My Genes Made Me Eat That: Are Our Parents to Blame for Our Body Size?
Media Release: 15 December 2009
Solving the obesity epidemic will not come down to changes in diet and exercise alone according to a leading international researcher on the genetics of obesity, Professor Stephen O’Rahilly from Cambridge University. Genetic influences on appetite and weight are profound and may pave the way toward more targeted and effective therapies for weight management says Prof O’Rahilly.
In a lecture at the Garvan Institute of Medical Research on 15th December, Prof O’Rahilly, the 2009 Garvan International Fellow, will explain why some people are more likely to gain weight as a result of their genes.
Australia is one of the most overweight developed nations. About one in two Australian adults and up to one in four children is either overweight or obese; putting them at increased risk of heart disease, diabetes and cancer.

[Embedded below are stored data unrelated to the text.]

**src/rtl/sbcs_pkg.sv**
```systemverilog
// Package for the swept box contact side block: widths, side codes and the
// request and stage payload types shared by every module of the pipeline.
// Depends on nothing.
`default_nettype none

package sbcs_pkg;

    // Field widths of the request and response
    localparam int COORD_BITS = 16;
    localparam int SIZE_BITS  = 12;
    localparam int STEP_BITS  = 11;
    localparam int SIDE_BITS  = 3;

    // Extended coordinate: holds coord + size and a tracking point minus a step
    localparam int EXT_BITS   = ((COORD_BITS > SIZE_BITS) ? COORD_BITS : SIZE_BITS + 1) + 2;
    // Difference of two extended coordinates
    localparam int DIFF_BITS  = EXT_BITS + 1;
    // Difference times a step component
    localparam int PROD_BITS  = DIFF_BITS + STEP_BITS;

    typedef logic signed [COORD_BITS-1:0] t_coord;
    typedef logic        [SIZE_BITS-1:0]  t_size;
    typedef logic signed [STEP_BITS-1:0]  t_step;
    typedef logic signed [EXT_BITS-1:0]   t_ext;
    typedef logic signed [DIFF_BITS-1:0]  t_diff;
    typedef logic signed [PROD_BITS-1:0]  t_prod;

    // Side of the fixed box that was touched
    typedef enum logic [SIDE_BITS-1:0] {
        SIDE_NONE   = 3'd0,
        SIDE_LEFT   = 3'd1,
        SIDE_TOP    = 3'd2,
        SIDE_RIGHT  = 3'd3,
        SIDE_BOTTOM = 3'd4
    } t_side;

    // One request as taken from the input channel
    typedef struct packed {
        t_coord mover_x;
        t_coord mover_y;
        t_size  mover_w;
        t_size  mover_h;
        t_step  step_x;
        t_step  step_y;
        t_coord solid_x;
        t_coord solid_y;
        t_size  solid_w;
        t_size  solid_h;
    } t_req;

    // After overlap and adjacency
    typedef struct packed {
        logic  go;
        t_side adj;
        t_step vx;
        t_step vy;
        t_ext  ox;
        t_ext  oy;
        t_ext  rx;
        t_ext  by;
        t_ext  el;
        t_ext  et;
        t_ext  er;
        t_ext  eb;
    } t_s1;

    // After tracking point selection
    typedef struct packed {
        logic  go;
        t_side adj;
        t_step vx;
        t_step vy;
        t_ext  px;
        t_ext  py;
        t_ext  el;
        t_ext  et;
        t_ext  er;
        t_ext  eb;
    } t_s2;

    // Range flags of the swept segment against the edge lines
    typedef struct packed {
        logic in_l;
        logic in_r;
        logic in_t;
        logic in_b;
        logic ov_x;
        logic ov_y;
    } t_span;

    // After segment start and edge differences
    typedef struct packed {
        logic  go;
        t_side adj;
        t_step vx;
        t_step vy;
        t_diff dl;
        t_diff dr;
        t_diff dt;
        t_diff db;
        t_span span;
    } t_s3;

    // After cross products
    typedef struct packed {
        logic  go;
        t_side adj;
        logic  vx_nz;
        logic  vy_nz;
        t_prod pl;
        t_prod pr;
        t_prod pt;
        t_prod pb;
        t_span span;
    } t_s4;

endpackage

`default_nettype wire

```
**src/rtl/sbcs_if.sv**
```systemverilog
// Request and response channel interfaces of the swept box contact side block.
// Depends on sbcs_pkg for field widths.
`default_nettype none

interface sbcs_req_if;
    logic                   valid;
    logic                   ready;
    sbcs_pkg::t_coord       mover_x;
    sbcs_pkg::t_coord       mover_y;
    sbcs_pkg::t_size        mover_w;
    sbcs_pkg::t_size        mover_h;
    sbcs_pkg::t_step        step_x;
    sbcs_pkg::t_step        step_y;
    sbcs_pkg::t_coord       solid_x;
    sbcs_pkg::t_coord       solid_y;
    sbcs_pkg::t_size        solid_w;
    sbcs_pkg::t_size        solid_h;

    modport source (
        output valid, mover_x, mover_y, mover_w, mover_h, step_x, step_y,
               solid_x, solid_y, solid_w, solid_h,
        input  ready
    );
    modport sink (
        input  valid, mover_x, mover_y, mover_w, mover_h, step_x, step_y,
               solid_x, solid_y, solid_w, solid_h,
        output ready
    );
endinterface

interface sbcs_rsp_if;
    logic                            valid;
    logic                            ready;
    logic [sbcs_pkg::SIDE_BITS-1:0]  side;

    modport source (output valid, side, input ready);
    modport sink   (input valid, side, output ready);
endinterface

`default_nettype wire

```
**src/rtl/sbcs_front.sv**
```systemverilog
// First pipeline stage: overlap rectangle, motion check and edge adjacency.
// Depends on sbcs_pkg.
`default_nettype none

module sbcs_front (
    input  wire logic           i_clk,
    input  wire logic           i_rst_n,
    input  wire logic           i_en,
    input  wire logic           i_valid,
    input  wire sbcs_pkg::t_req i_req,
    output logic                o_valid,
    output sbcs_pkg::t_s1       o_s1
);

    function automatic sbcs_pkg::t_ext ext_coord(input sbcs_pkg::t_coord v);
        return {{(sbcs_pkg::EXT_BITS-sbcs_pkg::COORD_BITS){v[sbcs_pkg::COORD_BITS-1]}}, v};
    endfunction

    function automatic sbcs_pkg::t_ext ext_size(input sbcs_pkg::t_size v);
        return {{(sbcs_pkg::EXT_BITS-sbcs_pkg::SIZE_BITS){1'b0}}, v};
    endfunction

    sbcs_pkg::t_ext mx, my, mw, mh, sx, sy, sw, sh;
    sbcs_pkg::t_ext mr, mb, sr, sb, ml;
    logic           sizes_ok, moving, xspan, yspan;
    sbcs_pkg::t_s1  n_s1;
    sbcs_pkg::t_s1  r_s1;
    logic           r_vld;

    // Widen the fields and form the box ends
    always_comb begin
        mx = ext_coord(i_req.mover_x);
        my = ext_coord(i_req.mover_y);
        mw = ext_size(i_req.mover_w);
        mh = ext_size(i_req.mover_h);
        sx = ext_coord(i_req.solid_x);
        sy = ext_coord(i_req.solid_y);
        sw = ext_size(i_req.solid_w);
        sh = ext_size(i_req.solid_h);
        mr = mx + mw;
        mb = my + mh;
        sr = sx + sw;
        sb = sy + sh;
        ml = mx - sw;
    end

    // Overlap rectangle, swept-test enable and adjacency side
    always_comb begin
        sizes_ok = (i_req.mover_w != '0) && (i_req.mover_h != '0) &&
                   (i_req.solid_w != '0) && (i_req.solid_h != '0);
        moving   = (i_req.step_x != '0) || (i_req.step_y != '0);

        n_s1.vx = i_req.step_x;
        n_s1.vy = i_req.step_y;
        n_s1.ox = (mx > sx) ? mx : sx;
        n_s1.oy = (my > sy) ? my : sy;
        n_s1.rx = (mr < sr) ? mr : sr;
        n_s1.by = (mb < sb) ? mb : sb;
        n_s1.el = sx;
        n_s1.et = sy;
        n_s1.er = sr;
        n_s1.eb = sb;
        n_s1.go = sizes_ok && moving && (n_s1.rx > n_s1.ox) && (n_s1.by > n_s1.oy);

        xspan = (sx > ml) && (sx < mr);
        yspan = (sb > my) && (sy < mb);
        if ((sy == mb) && xspan) begin
            n_s1.adj = sbcs_pkg::SIDE_TOP;
        end else if ((sx == ml) && yspan) begin
            n_s1.adj = sbcs_pkg::SIDE_RIGHT;
        end else if ((sx == mr) && yspan) begin
            n_s1.adj = sbcs_pkg::SIDE_LEFT;
        end else if ((sb == my) && xspan) begin
            n_s1.adj = sbcs_pkg::SIDE_BOTTOM;
        end else begin
            n_s1.adj = sbcs_pkg::SIDE_NONE;
        end
    end

    // Advance the valid bit
    always_ff @(posedge i_clk) begin
        if (!i_rst_n) begin
            r_vld <= 1'b0;
        end else if (i_en) begin
            r_vld <= i_valid;
        end
    end

    // Hold the stage payload
    always_ff @(posedge i_clk) begin
        if (i_en) begin
            r_s1 <= n_s1;
        end
    end

    assign o_valid = r_vld;
    assign o_s1    = r_s1;

endmodule

`default_nettype wire

```
**src/rtl/sbcs_track.sv**
```systemverilog
// Second and third pipeline stages: tracking point on the overlap border,
// swept segment start, edge differences and range flags. Depends on sbcs_pkg.
`default_nettype none

module sbcs_track (
    input  wire logic          i_clk,
    input  wire logic          i_rst_n,
    input  wire logic [1:0]    i_en,
    input  wire logic          i_valid,
    input  wire sbcs_pkg::t_s1 i_s1,
    output logic [1:0]         o_vld,
    output sbcs_pkg::t_s3      o_s3
);

    function automatic sbcs_pkg::t_ext ext_step(input sbcs_pkg::t_step v);
        return {{(sbcs_pkg::EXT_BITS-sbcs_pkg::STEP_BITS){v[sbcs_pkg::STEP_BITS-1]}}, v};
    endfunction

    function automatic sbcs_pkg::t_diff ext_diff(input sbcs_pkg::t_ext v);
        return {v[sbcs_pkg::EXT_BITS-1], v};
    endfunction

    sbcs_pkg::t_ext ow, oh;
    logic           vx_neg, vy_neg, vx_pos, vy_pos;
    sbcs_pkg::t_s2  n_s2, r_s2;
    sbcs_pkg::t_ext ax, ay, lox, hix, loy, hiy;
    sbcs_pkg::t_s3  n_s3, r_s3;
    logic [1:0]     r_vld;

    // Pick the tracking point by the direction of the step
    always_comb begin
        vx_neg = i_s1.vx[sbcs_pkg::STEP_BITS-1];
        vy_neg = i_s1.vy[sbcs_pkg::STEP_BITS-1];
        vx_pos = !vx_neg && (i_s1.vx != '0);
        vy_pos = !vy_neg && (i_s1.vy != '0);
        ow     = i_s1.rx - i_s1.ox;
        oh     = i_s1.by - i_s1.oy;

        n_s2.go  = i_s1.go;
        n_s2.adj = i_s1.adj;
        n_s2.vx  = i_s1.vx;
        n_s2.vy  = i_s1.vy;
        n_s2.el  = i_s1.el;
        n_s2.et  = i_s1.et;
        n_s2.er  = i_s1.er;
        n_s2.eb  = i_s1.eb;
        if (vx_pos) begin
            n_s2.px = i_s1.rx;
        end else if (vx_neg) begin
            n_s2.px = i_s1.ox;
        end else begin
            n_s2.px = i_s1.ox + (ow >>> 1);
        end
        if (vy_pos) begin
            n_s2.py = i_s1.by;
        end else if (vy_neg) begin
            n_s2.py = i_s1.oy;
        end else begin
            n_s2.py = i_s1.oy + (oh >>> 1);
        end
    end

    // Segment start, bounding box of the segment and edge differences
    always_comb begin
        ax  = r_s2.px - ext_step(r_s2.vx);
        ay  = r_s2.py - ext_step(r_s2.vy);
        lox = r_s2.vx[sbcs_pkg::STEP_BITS-1] ? r_s2.px : ax;
        hix = r_s2.vx[sbcs_pkg::STEP_BITS-1] ? ax : r_s2.px;
        loy = r_s2.vy[sbcs_pkg::STEP_BITS-1] ? r_s2.py : ay;
        hiy = r_s2.vy[sbcs_pkg::STEP_BITS-1] ? ay : r_s2.py;

        n_s3.go  = r_s2.go;
        n_s3.adj = r_s2.adj;
        n_s3.vx  = r_s2.vx;
        n_s3.vy  = r_s2.vy;
        n_s3.dl  = ext_diff(r_s2.el) - ext_diff(ax);
        n_s3.dr  = ext_diff(r_s2.er) - ext_diff(ax);
        n_s3.dt  = ext_diff(r_s2.et) - ext_diff(ay);
        n_s3.db  = ext_diff(r_s2.eb) - ext_diff(ay);

        n_s3.span.in_l = (r_s2.el >= lox) && (r_s2.el <= hix);
        n_s3.span.in_r = (r_s2.er >= lox) && (r_s2.er <= hix);
        n_s3.span.in_t = (r_s2.et >= loy) && (r_s2.et <= hiy);
        n_s3.span.in_b = (r_s2.eb >= loy) && (r_s2.eb <= hiy);
        n_s3.span.ov_x = (hix >= r_s2.el) && (lox <= r_s2.er);
        n_s3.span.ov_y = (hiy >= r_s2.et) && (loy <= r_s2.eb);
    end

    // Advance the valid bits
    always_ff @(posedge i_clk) begin
        if (!i_rst_n) begin
            r_vld <= '0;
        end else begin
            if (i_en[0]) begin
                r_vld[0] <= i_valid;
            end
            if (i_en[1]) begin
                r_vld[1] <= r_vld[0];
            end
        end
    end

    // Hold the stage payloads
    always_ff @(posedge i_clk) begin
        if (i_en[0]) begin
            r_s2 <= n_s2;
        end
        if (i_en[1]) begin
            r_s3 <= n_s3;
        end
    end

    assign o_vld = r_vld;
    assign o_s3  = r_s3;

endmodule

`default_nettype wire

```
**src/rtl/sbcs_edge.sv**
```systemverilog
// Fourth and fifth pipeline stages: cross products of the edge differences
// with the step, edge hit tests and the registered side. Depends on sbcs_pkg.
`default_nettype none

module sbcs_edge (
    input  wire logic          i_clk,
    input  wire logic          i_rst_n,
    input  wire logic [1:0]    i_en,
    input  wire logic          i_valid,
    input  wire sbcs_pkg::t_s3 i_s3,
    output logic [1:0]         o_vld,
    output sbcs_pkg::t_side    o_side
);

    // True when a lies between e0 and e1, either way round, ends included
    function automatic logic between(input sbcs_pkg::t_prod a,
                                     input sbcs_pkg::t_prod e0,
                                     input sbcs_pkg::t_prod e1);
        return ((a >= e0) && (a <= e1)) || ((a <= e0) && (a >= e1));
    endfunction

    sbcs_pkg::t_s4   n_s4, r_s4;
    logic            hit_l, hit_r, hit_t, hit_b;
    sbcs_pkg::t_side n_side, r_side;
    logic [1:0]      r_vld;

    // Form the four cross products
    always_comb begin
        n_s4.go    = i_s3.go;
        n_s4.adj   = i_s3.adj;
        n_s4.vx_nz = (i_s3.vx != '0);
        n_s4.vy_nz = (i_s3.vy != '0);
        n_s4.pl    = i_s3.dl * i_s3.vy;
        n_s4.pr    = i_s3.dr * i_s3.vy;
        n_s4.pt    = i_s3.dt * i_s3.vx;
        n_s4.pb    = i_s3.db * i_s3.vx;
        n_s4.span  = i_s3.span;
    end

    // Test each edge; a parallel step falls back to the collinear overlap
    always_comb begin
        hit_l = r_s4.span.in_l &&
                (r_s4.vx_nz ? between(r_s4.pl, r_s4.pt, r_s4.pb) : r_s4.span.ov_y);
        hit_r = r_s4.span.in_r &&
                (r_s4.vx_nz ? between(r_s4.pr, r_s4.pt, r_s4.pb) : r_s4.span.ov_y);
        hit_t = r_s4.span.in_t &&
                (r_s4.vy_nz ? between(r_s4.pt, r_s4.pl, r_s4.pr) : r_s4.span.ov_x);
        hit_b = r_s4.span.in_b &&
                (r_s4.vy_nz ? between(r_s4.pb, r_s4.pl, r_s4.pr) : r_s4.span.ov_x);

        // Later edges in left, top, right, bottom order win
        n_side = sbcs_pkg::SIDE_NONE;
        if (r_s4.go) begin
            if (hit_b) begin
                n_side = sbcs_pkg::SIDE_BOTTOM;
            end else if (hit_r) begin
                n_side = sbcs_pkg::SIDE_RIGHT;
            end else if (hit_t) begin
                n_side = sbcs_pkg::SIDE_TOP;
            end else if (hit_l) begin
                n_side = sbcs_pkg::SIDE_LEFT;
            end
        end
        // Adjacency overrides the swept answer
        if (r_s4.adj != sbcs_pkg::SIDE_NONE) begin
            n_side = r_s4.adj;
        end
    end

    // Advance the valid bits
    always_ff @(posedge i_clk) begin
        if (!i_rst_n) begin
            r_vld <= '0;
        end else begin
            if (i_en[0]) begin
                r_vld[0] <= i_valid;
            end
            if (i_en[1]) begin
                r_vld[1] <= r_vld[0];
            end
        end
    end

    // Hold the stage payloads
    always_ff @(posedge i_clk) begin
        if (i_en[0]) begin
            r_s4 <= n_s4;
        end
        if (i_en[1]) begin
            r_side <= n_side;
        end
    end

    assign o_vld  = r_vld;
    assign o_side = r_side;

endmodule

`default_nettype wire

```
**src/rtl/swept_box_contact_side.sv**
```systemverilog
// Swept box contact side: five stages, one pair per cycle unless stalled.
// Depends on sbcs_pkg, sbcs_if, sbcs_front, sbcs_track and sbcs_edge.
`default_nettype none

// The block takes one request per clock unless a stalled response backs up
// to the first stage, and returns one side code per request, in order. The
// five register stages are the overlap and adjacency
// stage, the tracking point stage, the segment difference stage, the
// multiplier stage and the hit test stage, whose register drives the
// response channel. Each stage advances when it is empty or the stage after
// it advances, so bubbles close up and a stalled response holds only as much
// of the pipeline as is full. There is no stored state beyond the pipeline
// and no start-up delay after reset.
module swept_box_contact_side (
    input  wire logic  i_clk,
    input  wire logic  i_rst_n,
    sbcs_req_if.sink   i_req,
    sbcs_rsp_if.source o_rsp
);

    sbcs_pkg::t_req  req;
    sbcs_pkg::t_s1   s1;
    sbcs_pkg::t_s3   s3;
    sbcs_pkg::t_side side;
    logic [4:0]      stage_vld;
    logic [4:0]      stage_en;

    // Gather the request fields
    always_comb begin
        req.mover_x = i_req.mover_x;
        req.mover_y = i_req.mover_y;
        req.mover_w = i_req.mover_w;
        req.mover_h = i_req.mover_h;
        req.step_x  = i_req.step_x;
        req.step_y  = i_req.step_y;
        req.solid_x = i_req.solid_x;
        req.solid_y = i_req.solid_y;
        req.solid_w = i_req.solid_w;
        req.solid_h = i_req.solid_h;
    end

    // Advance a stage when it is empty or the next one advances
    always_comb begin
        stage_en[4] = !stage_vld[4] || o_rsp.ready;
        stage_en[3] = !stage_vld[3] || stage_en[4];
        stage_en[2] = !stage_vld[2] || stage_en[3];
        stage_en[1] = !stage_vld[1] || stage_en[2];
        stage_en[0] = !stage_vld[0] || stage_en[1];
    end

    assign i_req.ready = stage_en[0];

    sbcs_front u_front (
        .i_clk   (i_clk),
        .i_rst_n (i_rst_n),
        .i_en    (stage_en[0]),
        .i_valid (i_req.valid),
        .i_req   (req),
        .o_valid (stage_vld[0]),
        .o_s1    (s1)
    );

    sbcs_track u_track (
        .i_clk   (i_clk),
        .i_rst_n (i_rst_n),
        .i_en    (stage_en[2:1]),
        .i_valid (stage_vld[0]),
        .i_s1    (s1),
        .o_vld   (stage_vld[2:1]),
        .o_s3    (s3)
    );

    sbcs_edge u_edge (
        .i_clk   (i_clk),
        .i_rst_n (i_rst_n),
        .i_en    (stage_en[4:3]),
        .i_valid (stage_vld[2]),
        .i_s3    (s3),
        .o_vld   (stage_vld[4:3]),
        .o_side  (side)
    );

    assign o_rsp.valid = stage_vld[4];
    assign o_rsp.side  = side;

endmodule

`default_nettype wire

```
**src/flat_wrapper.sv**
```systemverilog
// flat-port wrapper written by rule: the top's interface ports become plain ports
module swept_box_contact_side_flat 
  (i_clk, i_rst_n, i_req_valid, i_req_mover_x, i_req_mover_y, i_req_mover_w, i_req_mover_h, i_req_step_x, i_req_step_y, i_req_solid_x, i_req_solid_y, i_req_solid_w, i_req_solid_h, i_req_ready, o_rsp_valid, o_rsp_side, o_rsp_ready);
  sbcs_req_if i_req_i ();
  sbcs_rsp_if o_rsp_i ();
  input  wire logic i_clk;
  input  wire logic i_rst_n;
  input wire logic [$bits(i_req_i.valid)-1:0] i_req_valid;
  input wire logic [$bits(i_req_i.mover_x)-1:0] i_req_mover_x;
  input wire logic [$bits(i_req_i.mover_y)-1:0] i_req_mover_y;
  input wire logic [$bits(i_req_i.mover_w)-1:0] i_req_mover_w;
  input wire logic [$bits(i_req_i.mover_h)-1:0] i_req_mover_h;
  input wire logic [$bits(i_req_i.step_x)-1:0] i_req_step_x;
  input wire logic [$bits(i_req_i.step_y)-1:0] i_req_step_y;
  input wire logic [$bits(i_req_i.solid_x)-1:0] i_req_solid_x;
  input wire logic [$bits(i_req_i.solid_y)-1:0] i_req_solid_y;
  input wire logic [$bits(i_req_i.solid_w)-1:0] i_req_solid_w;
  input wire logic [$bits(i_req_i.solid_h)-1:0] i_req_solid_h;
  output wire logic [$bits(i_req_i.ready)-1:0] i_req_ready;
  output wire logic [$bits(o_rsp_i.valid)-1:0] o_rsp_valid;
  output wire logic [$bits(o_rsp_i.side)-1:0] o_rsp_side;
  input wire logic [$bits(o_rsp_i.ready)-1:0] o_rsp_ready;
  assign i_req_i.valid = i_req_valid;
  assign i_req_i.mover_x = i_req_mover_x;
  assign i_req_i.mover_y = i_req_mover_y;
  assign i_req_i.mover_w = i_req_mover_w;
  assign i_req_i.mover_h = i_req_mover_h;
  assign i_req_i.step_x = i_req_step_x;
  assign i_req_i.step_y = i_req_step_y;
  assign i_req_i.solid_x = i_req_solid_x;
  assign i_req_i.solid_y = i_req_solid_y;
  assign i_req_i.solid_w = i_req_solid_w;
  assign i_req_i.solid_h = i_req_solid_h;
  assign i_req_ready = i_req_i.ready;
  assign o_rsp_valid = o_rsp_i.valid;
  assign o_rsp_side = o_rsp_i.side;
  assign o_rsp_i.ready = o_rsp_ready;
  swept_box_contact_side u_core (.i_clk(i_clk), .i_rst_n(i_rst_n), .i_req(i_req_i), .o_rsp(o_rsp_i));
endmodule
```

“Poor diet and lack of exercise take much of the blame for these statistics; however research is now telling us that genes play a major role, perhaps even the major role, in determining a person’s body size,” Professor O’Rahilly says.
Prof O’Rahilly is a world expert in the genetics of obesity and type 2 diabetes. His studies and treatment of extreme cases of these diseases from all over the world has led to the discovery of several previously unrecognized genetic causes of obesity, including some that are amenable to treatment. Mutations in these genes can result in early-onset obesity, and are often associated with disruptions in appetite control.
After height, body mass index is the second most heritable body feature – up to 70% of body size can be genetic. A greater understanding of how genes regulate body weight and appetite will assist in the prevention and treatment of obesity and overweight.